RoboFactory: Exploring Embodied Agent Collaboration with Compositional Constraints
- URL: http://arxiv.org/abs/2503.16408v1
- Date: Thu, 20 Mar 2025 17:58:38 GMT
- Title: RoboFactory: Exploring Embodied Agent Collaboration with Compositional Constraints
- Authors: Yiran Qin, Li Kang, Xiufeng Song, Zhenfei Yin, Xiaohong Liu, Xihui Liu, Ruimao Zhang, Lei Bai,
- Abstract summary: We propose the concept of compositional constraints for embodied multi-agent systems.<n>We design interfaces tailored to different types of constraints, enabling seamless interaction with the physical world.<n>We introduce the first benchmark for embodied multi-agent manipulation, RoboFactory.

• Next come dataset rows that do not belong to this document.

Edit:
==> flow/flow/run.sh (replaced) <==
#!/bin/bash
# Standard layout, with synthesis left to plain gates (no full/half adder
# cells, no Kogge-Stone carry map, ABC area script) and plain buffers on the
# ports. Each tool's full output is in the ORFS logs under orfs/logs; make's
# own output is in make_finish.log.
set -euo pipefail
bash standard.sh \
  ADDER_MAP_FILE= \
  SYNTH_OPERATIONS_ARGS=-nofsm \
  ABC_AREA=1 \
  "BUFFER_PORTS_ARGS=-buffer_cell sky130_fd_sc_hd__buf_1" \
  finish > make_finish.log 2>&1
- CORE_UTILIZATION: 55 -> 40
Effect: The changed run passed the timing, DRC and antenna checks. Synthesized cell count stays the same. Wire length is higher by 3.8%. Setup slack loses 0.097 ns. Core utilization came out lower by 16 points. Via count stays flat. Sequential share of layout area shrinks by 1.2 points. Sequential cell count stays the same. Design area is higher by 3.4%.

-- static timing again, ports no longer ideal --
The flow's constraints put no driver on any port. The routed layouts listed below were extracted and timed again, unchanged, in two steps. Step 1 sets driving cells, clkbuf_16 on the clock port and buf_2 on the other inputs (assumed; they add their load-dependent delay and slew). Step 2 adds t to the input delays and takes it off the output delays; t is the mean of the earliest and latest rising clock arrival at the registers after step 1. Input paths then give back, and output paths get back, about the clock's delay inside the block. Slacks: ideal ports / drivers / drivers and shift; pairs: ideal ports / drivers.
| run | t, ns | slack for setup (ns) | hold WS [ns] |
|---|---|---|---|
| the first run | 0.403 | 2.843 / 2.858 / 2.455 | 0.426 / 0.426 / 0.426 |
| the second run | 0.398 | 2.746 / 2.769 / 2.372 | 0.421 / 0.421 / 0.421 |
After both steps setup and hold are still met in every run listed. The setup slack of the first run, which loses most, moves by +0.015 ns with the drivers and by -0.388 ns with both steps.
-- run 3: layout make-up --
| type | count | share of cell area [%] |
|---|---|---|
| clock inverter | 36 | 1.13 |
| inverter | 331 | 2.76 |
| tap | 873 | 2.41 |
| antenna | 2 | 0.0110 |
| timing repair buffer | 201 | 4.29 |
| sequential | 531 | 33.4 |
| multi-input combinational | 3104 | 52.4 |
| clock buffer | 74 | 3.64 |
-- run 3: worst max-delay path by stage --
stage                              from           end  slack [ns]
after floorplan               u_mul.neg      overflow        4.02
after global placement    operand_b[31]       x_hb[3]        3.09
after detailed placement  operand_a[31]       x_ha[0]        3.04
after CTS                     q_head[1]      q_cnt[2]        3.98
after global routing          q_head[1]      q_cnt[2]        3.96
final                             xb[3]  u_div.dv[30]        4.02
This design comes from an exercise in tuning for small area on the open sky130 flow, not from production work. In this exercise RTL edits were held to simulation tests only and were not proved equivalent to the original. Power is estimated from default activity; no workload was simulated.

Design clock_face_top, start of the top module:
module clock_face_top (
  input  logic        vgaclk,
  input  logic        rst_n,
  input  logic [16:0] now,      
  output logic        hsync,
  output logic        vsync,
  output logic        sync_b,
  output logic [23:0] rgb       
);
  logic [9:0] hc;
  logic       vneg;
  logic [8:0] vmag;
  logic [7:0] ady;
  logic       hsync_n, vsync_n, visible;
  logic [5:0] tick_second, tick_minute, tick_hour;
  logic       hit_second, hit_minute, hit_hour;
  vga_timing i_vga_timing (
    .vgaclk  (vgaclk),
    .rst_n   (rst_n),
    .hc      (hc),
    .vneg    (vneg),
    .vmag    (vmag),
    .hsync_n (hsync_n),
    .vsync_n (vsync_n),
    .visible (visible)
  );
  assign ady = vmag[7:0];
  hand_angle i_hand_angle (
    .vgaclk      (vgaclk),
    .now         (now),
    .sample      (!vsync_n),
    .tick_second (tick_second),
    .tick_minute (tick_minute),
    .tick_hour   (tick_hour)
  );
  hand_raster i_hand_raster (
    .vgaclk      (vgaclk),
    .hc          (hc),
    .ady         (ady),
    .dyneg       (vneg),
    .tick_second (tick_second),
    .tick_minute (tick_minute),
    .tick_hour   (tick_hour),
    .hit_second  (hit_second),
    .hit_minute  (hit_minute),
    .hit_hour    (hit_hour)
  );
  face_composer i_face_composer (
    .hsync_n    (hsync_n),
    .vsync_n    (vsync_n),
    .visible    (visible),
    .hc         (hc),
    .ady        (ady),
    .hit_second (hit_second),
    .hit_minute (hit_minute),
    .hit_hour   (hit_hour),
    .hsync      (hsync),
    .vsync      (vsync),
    .sync_b     (sync_b),
    .rgb        (rgb)
  );
endmodule
==> flow/config.mk <==
export PLATFORM = sky130hd
export DESIGN_NAME = clock_face_top
export DESIGN_NICKNAME = clock_face_top
export VERILOG_FILES = /design/flow/design.v
export SDC_FILE = /design/flow/constraint.sdc
export NUM_CORES = 4
export LEC_CHECK = 0
export ABC_AREA = 1
export CAP_MARGIN = 0
export CORE_MARGIN = 2
export CORE_UTILIZATION = 62
export CTS_BUF_LIST = sky130_fd_sc_hd__clkbuf_4 sky130_fd_sc_hd__clkbuf_8
export CTS_CLUSTER_DIAMETER = 60
export CTS_CLUSTER_SIZE = 20
export GPL_TIMING_DRIVEN = 0
export SLEW_MARGIN = 0
==> flow/constraint.sdc <==
create_clock -name core_clock -period 39.7 [get_ports {vgaclk}]
set_input_delay 7.9400 -clock core_clock [delete_from_list [all_inputs] [get_ports {vgaclk}]]
set_output_delay 7.9400 -clock core_clock [all_outputs]
set_load 0.01 [all_outputs]
standard.sh (not shown) runs the stock make flow with config.mk's settings and CLKGATE_MAP_FILE= SYNTH_SCRIPT=/design/flow/synth_recipe.tcl, a recipe that flattens the netlist after the stock synthesis.
==> flow/flow/run.sh <==
#!/bin/bash
# Own flow: the standard layout (standard.sh) with these changes:
#  - synthesis maps the logic with ABC alone: no Yosys full/half adder
#    extraction (ADDER_MAP_FILE empty) and an area-oriented ABC script
#    (flow/abc_area.script); register inference, names and cell types are
#    those of the standard synthesis
#  - the port buffers are the smallest buffer (buf_1)
#  - clock tree synthesis without dummy loads
#  - synthesis' pass-through buffers removed before placement (flow/pre_gpl.tcl)
set -euo pipefail
W=$PWD
rm -rf "$W/scripts_own"
mkdir -p "$W/scripts_own"
cp -r "$FLOW_HOME/scripts/." "$W/scripts_own/"
cp "$W/flow/abc_area.script" "$W/scripts_own/abc_area.script"
cp "$W/flow/abc_area.script" "$W/scripts_own/abc_speed.script"
# standard.sh's make line, run for the synthesis step with the two changes
MK=$(grep '^make ' "$W/standard.sh" | sed 's/"\${@:-finish}"//')
eval "$MK ADDER_MAP_FILE= SCRIPTS_DIR=$W/scripts_own synth" > "$W/synth_own.log" 2>&1
# everything after synthesis as standard, but for the port buffer cell and
# the clock tree options
export PRE_GLOBAL_PLACE_TCL="$W/flow/pre_gpl.tcl"
export BUFFER_PORTS_ARGS="-buffer_cell sky130_fd_sc_hd__buf_1"
export CTS_ARGS="-sink_clustering_enable -repair_clock_nets -sink_clustering_size 20 -sink_clustering_max_diameter 60 -root_buf sky130_fd_sc_hd__clkbuf_8 -buf_list sky130_fd_sc_hd__clkbuf_4 -dont_use_dummy_load"
bash "$W/standard.sh" finish > "$W/layout_std.log" 2>&1
==> flow/flow/abc_area.script <==
&get -n
&st
&deepsyn -T 60
&dch -f
&nf -R 1000
&put
mfs2
&get -n
&st
&dch -f
&nf -R 1000
&put
topo
==> flow/flow/pre_gpl.tcl <==
# before global placement: drop the buffers synthesis put on pass-through
# nets (the port buffers inserted next replace them), as the standard flow
# does when its placement is timing driven
remove_buffers
Next try:
--- a/flow/flow/run.sh
+++ b/flow/flow/run.sh
@@ -23,3 +23,3 @@
 export BUFFER_PORTS_ARGS="-buffer_cell sky130_fd_sc_hd__buf_1"
-export CTS_ARGS="-sink_clustering_enable -repair_clock_nets -sink_clustering_size 20 -sink_clustering_max_diameter 60 -root_buf sky130_fd_sc_hd__clkbuf_8 -buf_list sky130_fd_sc_hd__clkbuf_4 -dont_use_dummy_load"
+export CTS_ARGS="-sink_clustering_enable -repair_clock_nets -sink_clustering_size 20 -sink_clustering_max_diameter 60 -buf_list sky130_fd_sc_hd__clkbuf_8 -dont_use_dummy_load"
 bash "$W/standard.sh" finish > "$W/layout_std.log" 2>&1
Outcome:
- The changed run completed with no timing, DRC or antenna violations
- total power climbs by 10%
- setup slack got worse by 0.027 ns
- maximum frequency hardly moves
- critical path depth drops by 9
- cell area climbs by 1.2%
- worst hold slack hardly moves
- clock-buffer cell count does not change

==> separate check: timing with driven ports <==
How much do the figures lean on ideal ports? The routed layouts below were timed once more, with nothing changed but the port constraints. Step 1 (the two cells are an assumption about what drives the block):
set clk [get_ports {vgaclk}]
set_driving_cell -lib_cell sky130_fd_sc_hd__clkbuf_16 $clk
set_driving_cell -lib_cell sky130_fd_sc_hd__buf_2 [delete_from_list [all_inputs] $clk]
Step 2 times the ports against the registers' clock, not the clock port: input delays grow and output delays shrink by t, the midpoint of the rising clock arrivals with the driver on. Three values: ideal ports, drivers, drivers and shift; two values: the first two.
run | t (ns) | setup slack, ns | worst hold slack (ns) | worst setup path after step 2
the first run | 0.438 | 26.367 / 26.329 / 26.614 | 0.445 / 0.445 / 0.445 | register to register
the second run | 0.471 | 26.340 / 26.301 / 26.703 | 0.446 / 0.446 / 0.446 | register to register
After both steps every run listed still meets setup and hold.
Background: an optimization exercise with open tools, aiming at small area, a short achievable clock period and few clock cycles per item. Do not read the settings as production practice.
The RTL was checked by simulation tests, not by an equivalence proof against the original design.

==> flow/design.v (outline; a module is shown in full before it is edited, if it fits) <==
// module ibs_divider: 46 lines
// module ibs_sq: 1005 lines
// module incremental_bounding_sphere: 287 lines
module incremental_bounding_sphere (
	input  logic        clk,
	input  logic        arst_n,
	input  logic        in_valid,
	output logic        in_stall,
	input  logic signed [31:0] point_x,
	input  logic signed [31:0] point_y,
	input  logic signed [31:0] point_z,
	input  logic        start_new,
	output logic        out_valid,
	input  logic        out_stall,
	output logic signed [31:0] center_x,
	output logic signed [31:0] center_y,
	output logic signed [31:0] center_z,
	output logic [31:0] sphere_radius,
	output logic        grew,
	output logic        saturated
);
  // ...
==> flow/flow/run.sh <==
#!/bin/bash
# The standard layout (standard.sh: ORFS with the standard synthesis), with
# repair_timing asked for more setup slack than the clock period needs, so the
# resizer keeps working on the critical paths past the point the 16 ns clock needs.
set -euo pipefail
bash standard.sh SETUP_SLACK_MARGIN=10 finish > orfs_make.log 2>&1
==> flow/standard.sh <==
#!/bin/bash
# synth_recipe.tcl (not shown) runs the flow's synth.tcl, then flattens the netlist and writes it again
# the make line also repeats each setting of config.mk as NAME=value (left out here)
make -C /OpenROAD-flow-scripts/flow DESIGN_CONFIG=/design/flow/config.mk WORK_HOME=/design/flow/orfs CLKGATE_MAP_FILE= SYNTH_SCRIPT=/design/flow/synth_recipe.tcl "${@:-finish}"
==> flow/config.mk <==
export PLATFORM = sky130hd
export DESIGN_NAME = incremental_bounding_sphere
export DESIGN_NICKNAME = incremental_bounding_sphere
export VERILOG_FILES = /design/flow/design.v
export SDC_FILE = /design/flow/constraint.sdc
export NUM_CORES = 4
export LEC_CHECK = 0
export ABC_CLOCK_PERIOD_IN_PS = 4000
export CAP_MARGIN = 20
export CORE_MARGIN = 2
export CORE_UTILIZATION = 50
export SLEW_MARGIN = 20
==> flow/constraint.sdc <==
create_clock -name core_clock -period 16.0 [get_ports {clk}]
set_input_delay 3.2000 -clock core_clock [delete_from_list [all_inputs] [get_ports {clk}]]
set_output_delay 3.2000 -clock core_clock [all_outputs]
set_load 0.01 [all_outputs]
==> results.sh, run 1 <==
export IMPL_die_area_um2=196000
export IMPL_cts_post_setup_buffers_inserted=70
export IMPL_final_period_utilization_pct=37.49
export IMPL_multi_input_gate_share_of_the_layout_cell_area_pct=62.99
export IMPL_grt_pass1_wl_um=595500
export IMPL_clock_sinks=834
export IMPL_top_library_cells_by_usage_in_the_layout_fill_and_taps_aside="1,443 x sky130_fd_sc_hd__inv_1, 1,069 x sky130_fd_sc_hd__nor2_1, 991 x sky130_fd_sc_hd__nand2_1"
export IMPL_timing_critical_path_max_delay_family="compound AO/OA/AOI/OAI gates"
export IMPL_largest_incremental_delay_on_the_critical_path_ns=0.53
export IMPL_setup_slack_of_the_critical_path_after_layout_ns=10.00
export IMPL_synthTopCellsByCount="1,448 x sky130_fd_sc_hd__inv_1, 1,080 x sky130_fd_sc_hd__nor2_1, 1,000 x sky130_fd_sc_hd__nand2_1"
export IMPL_core_rowCount=161
export IMPL_synth_largest_type_area_fraction_pct=16.12
export IMPL_rrSetupSlack_ns=10.00
export IMPL_synthArstFlopShare_pct=0.8393
export IMPL_largest_registers="g_div.u_div.rem_q x99, mag_q x99"
export IMPL_yosys_register_bits=834
export IMPL_yosys_area_share_xor_xnor_pct=6.195
export IMPL_multi_input_comb_cells=8638
export IMPL_layout_commonest_cell="sky130_fd_sc_hd__inv_1"
export IMPL_tritoncts="built"
export IMPL_final_hold_viol_count=0
export IMPL_worst_path_fanout_max=19
export IMPL_cts_hold_repair_buffers=0
export IMPL_cp_num_buf_inv=5
export IMPL_number_of_flops_mapped_to_enable_cells_by_yosys=509
export IMPL_route_top_layer_used="met5"
export IMPL_area_dominant_class="multi-input combinational cells"
export IMPL_dr_pass1_iters=7
export IMPL_status="complete, no violations"
export IMPL_tritoncts_num_buffers=106
Testbench counts, summed over its fixed seeds: cycles 51,864, points 5,466.
==> run 2, diff against run 1 <==
==> flow/run.sh (new file) <==
#!/bin/bash
# synth_recipe.tcl (not shown) runs the flow's synth.tcl, then flattens the netlist and writes it again
# the make line also repeats each setting of config.mk as NAME=value (left out here)
make -C /OpenROAD-flow-scripts/flow DESIGN_CONFIG=/design/flow/config.mk WORK_HOME=/design/flow/orfs CLKGATE_MAP_FILE= SYNTH_SCRIPT=/design/flow/synth_recipe.tcl finish
removed: flow/flow/run.sh
removed: flow/standard.sh
==> results.sh, run 2 <==
export IMPL_grt_pass1_wl_um=589800
export IMPL_synthArstFlopShare_pct=0.8393
export IMPL_final_instance_count_excl_fill=14140
export IMPL_dr_pass1_iters=9
export IMPL_area_growth_pct=9.697
export IMPL_rrSetupSlack_ns=7.30
export IMPL_violation_count_after_the_first_detailed_route_iteration=10130
export IMPL_slew_violations=0
export IMPL_ys_seq_area_share_pct=22.68
export IMPL_r2r_start="state_q[0]"
export IMPL_timing_max_cap_violations=0
export IMPL_clock_sinks=834
export IMPL_tritoncts="built"
export IMPL_relative_slew_slack_pct=13.20
export IMPL_largest_registers="g_div.u_div.rem_q x99, mag_q x99"
export IMPL_synth_largest_type_area_fraction_pct=16.12
export IMPL_netlist_area_um2=96250
export IMPL_drc=0
export IMPL_synthesis_yosys_warnings=19
export IMPL_place_port_buffers=232
export IMPL_final_period_utilization_pct=54.39
export IMPL_dp_final_hpwl_um=316400
export IMPL_die_height_um=442.7
export IMPL_hold_path_startpoint="empty_q"
export IMPL_cts_hold_repair_buffers=0
export IMPL_worstSetupPathType="reg2reg"
export IMPL_finalCriticalPeriod_ns=8.702
export IMPL_synth_compound_area_share_pct=19.93
export IMPL_vias_per_cell=6.293
export IMPL_avg_cell_area_syn_um2=8.422
export IMPL_yosys_top_cells_area="sky130_fd_sc_hd__fa_1 16%, sky130_fd_sc_hd__edfxtp_1 16%, sky130_fd_sc_hd__ha_1 10%"
export IMPL_antenna_found_initial=23
export IMPL_worst_hold_depth=1
export IMPL_final_hold_viol_count=0
export IMPL_cts_reportedPaths_clkPinSlew_ns=0.06
export IMPL_htreeDepth=3
export IMPL_ant_nets=0
export IMPL_start_util_pct=50.13
export IMPL_die_width_um=442.7
export IMPL_status="complete, no violations"
export IMPL_layout_drive_gt1_share_pct=5.434
export IMPL_syn_nets=13090
export IMPL_cts_post_setup_buffers_inserted=0
export IMPL_finClkSkew_ns=0.05724
export IMPL_tritoncts_num_buffers=106
export IMPL_grt_util_overall_pct=40.97
export IMPL_maximum_number_of_pins_on_one_net_before_global_route_repair=171
export IMPL_cts_root_buf="sky130_fd_sc_hd__clkbuf_16"
export IMPL_setup_violations=0
export IMPL_hold_path_endpoint="empty_q"
export IMPL_worstHoldPathType="reg2reg"
export IMPL_placed_cells_incl_taps=13920
export IMPL_netlist_top_cell_by_area="sky130_fd_sc_hd__fa_1"
export IMPL_max_slew_worst_pin_slew_ns=1.297
export IMPL_core_rowCount=161
export IMPL_clock_insertion_delay_worst_skew_ns=0.81
export IMPL_grt_overflow=0
export IMPL_routabilityCongestion=1.043
export IMPL_top_library_cells_by_usage_in_the_layout_fill_and_taps_aside="1,446 x sky130_fd_sc_hd__inv_1, 1,073 x sky130_fd_sc_hd__nor2_1, 995 x sky130_fd_sc_hd__nand2_1"
export IMPL_ys_flop_type="sky130_fd_sc_hd__edfxtp_1"
export IMPL_reg2reg_depth=22
export IMPL_top_level_ports=233
export IMPL_fmaxAchievable_mhz=114.9
export IMPL_combinational_family_with_the_most_area_after_synthesis="adder cells"
export IMPL_worstPathRequired_ns=16.69
export IMPL_synth_cells=11430
export IMPL_worst_path_fanout_max=104
export IMPL_synth_fa_ha_area_share_pct=26.38
export IMPL_synthTopCellsByCount="1,448 x sky130_fd_sc_hd__inv_1, 1,080 x sky130_fd_sc_hd__nor2_1, 1,000 x sky130_fd_sc_hd__nand2_1"
export IMPL_clk_path_buf_depth=3
export IMPL_yosys_area_share_xor_xnor_pct=6.195
export IMPL_cp_end_kind="register"
export IMPL_core_area_um2=192000
export IMPL_num_nets_final=13170
export IMPL_post_synth_top_count_cell="sky130_fd_sc_hd__inv_1"
export IMPL_cts_resized=0
export IMPL_totalNegativeSetupSlack_ns=0
export IMPL_grt_setup_unrepaired="false"
export IMPL_synthMuxAreaShare_pct=2.412
export IMPL_yosys_register_bits=834
export IMPL_worst_endpoint_arrival_ns=9.40
export IMPL_synthSimpleGateAreaFrac_pct=14.70
export IMPL_layout_commonest_cell="sky130_fd_sc_hd__inv_1"
export IMPL_crit_reg2reg_capture="state_q[0]"
export IMPL_worst_setup_start_kind="register"
export IMPL_via_count=88960
export IMPL_routedWlPerCell_um=28.92
export IMPL_grt_pass1_vias=86560
export IMPL_number_of_flops_mapped_to_enable_cells_by_yosys=509
export IMPL_synth_cell_types=105
export IMPL_drt_wl_total_um=408800
export IMPL_die_area_um2=196000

- Score: 27.467048581838405
- License: http://arxiv.org/licenses/nonexclusive-distrib/1.0/
- Abstract: Designing effective embodied multi-agent systems is critical for solving complex real-world tasks across domains. Due to the complexity of multi-agent embodied systems, existing methods fail to automatically generate safe and efficient training data for such systems. To this end, we propose the concept of compositional constraints for embodied multi-agent systems, addressing the challenges arising from collaboration among embodied agents. We design various interfaces tailored to different types of constraints, enabling seamless interaction with the physical world. Leveraging compositional constraints and specifically designed interfaces, we develop an automated data collection framework for embodied multi-agent systems and introduce the first benchmark for embodied multi-agent manipulation, RoboFactory. Based on RoboFactory benchmark, we adapt and evaluate the method of imitation learning and analyzed its performance in different difficulty agent tasks. Furthermore, we explore the architectures and training strategies for multi-agent imitation learning, aiming to build safe and efficient embodied multi-agent systems.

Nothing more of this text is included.